El Trapiche venía golpeado por la crisis económica de los últimos cinco años. Tarifazos, baja en el consumo, la historia se empezó a enturbiar. El freno de la actividad por la pandemia precipitó una decisión que pendía de un hilo cada vez más fino. “Es algo que está pasando en todo el mundo. Quizá se hizo largo pero cómo me voy a enojar con la cuarentena. No encuentro razón para enojarme con eso. Estoy muy lejos de ser anticuarentena. No es el camino tampoco”, comenta Miguel Suárez.
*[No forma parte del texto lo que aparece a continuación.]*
`config.mk`:
```
export PLATFORM = sky130hd
export DESIGN_NAME = sbp_update_sched
export DESIGN_NICKNAME = d
export VERILOG_FILES = /design/src/rtl/sbp_update_sched.sv
export SDC_FILE = /design/constraint.sdc
export NUM_CORES = 2
export LEC_CHECK = 0
export CORE_UTILIZATION = 50
export CTS_CLUSTER_SIZE = 16
export DETAILED_ROUTE_END_ITERATION = 8
export GPL_TIMING_DRIVEN = 0
export HOLD_SLACK_MARGIN = 0.03
export PLACE_DENSITY = 0.68
export REMOVE_ABC_BUFFERS = 1
export SKIP_CTS_REPAIR_TIMING = 1
export SLEW_MARGIN = 20
export SYNTH_ARGS = -nofsm -noshare
export SYNTH_HDL_FRONTEND = slang
export SYNTH_SLANG_ARGS = --single-unit
export TNS_END_PERCENT = 10
```
`constraint.sdc`:
```
create_clock -name clk -period 4.1 [get_ports clk]
set_clock_uncertainty 0.2 [all_clocks]
set_input_delay 0.82 -clock clk [delete_from_list [all_inputs] [get_ports clk]]
set_output_delay 0.82 -clock clk [all_outputs]
set_load 0.005 [all_outputs]
```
Se queda pensando en una palabra. Y retoma: “Enojo... es un sentimiento personal con la situación de que se termine un negocio que era nuestra vida. No, no solo un negocio. Pasó y ya está. Esto no se hubiera cerrado si no hubiera existido la pandemia. Han pasado crisis y se les puso el pecho. Se pusieron ahorros. La gastronomía es un rubro complicado y nosotros siempre elegimos tener registrados a todos nuestros trabajadores, eran 42 empelados, mis papás y mis tíos saben lo que es un trabajo informal y nunca quisieron eso para los demás. Pero es difícil hacer las cosas bien en este país, cuesta el doble”.
Miguel dice que no. Recuerda el esfuerzo de su viejo, de sus tíos, especialmente de Luis, “el Marangoni de este equipo”, el esfuerzo de José, el más trabajador. “La suma de todos esos animales del trabajo hizo este monstruo”, dice emocionado. Todos ellos ya no quisieron volver una vez puesto el candado. La imagen de la cantina vacía es una escena injusta para ellos. A Miguel le tocó la peor parte de la película de la vida familiar. El epílogo, el drama, el capítulo final. Muchos amigos y clientes le piden que lo piense, que hay mucha gente que se queda sin su sede social. A él le duele, pero no. Ya no volverá a ser.
“No hay chances, la verdad que no. Por mi parte no veo posible volver a un restaurante. Yo me doy por vencido. Es el final de un capítulo de mi vida, que duró 16 años. Se acabó por lo pronto, no se pudo más. De verdad que no se pudo más”, anuncia con el esfuerzo de a quien le cuesta decir que no.
Detrás suyo, una mesa sola, la única de todo el inmenso salón que está preparada para los comensales, como si hubiera quedado suspendida en algún momento de aquel 19 de marzo en que terminó una época y empezó otra. La mesa está servida, pero los comensales no van a venir. Entonces Miguel vuelve a decir algo, lo último, mientras sus ojos sobrevuelan el escenario de El Trapiche: “Y sí. Se va a extrañar un montón la mesa con mis amigos. La he pasado muy bien”.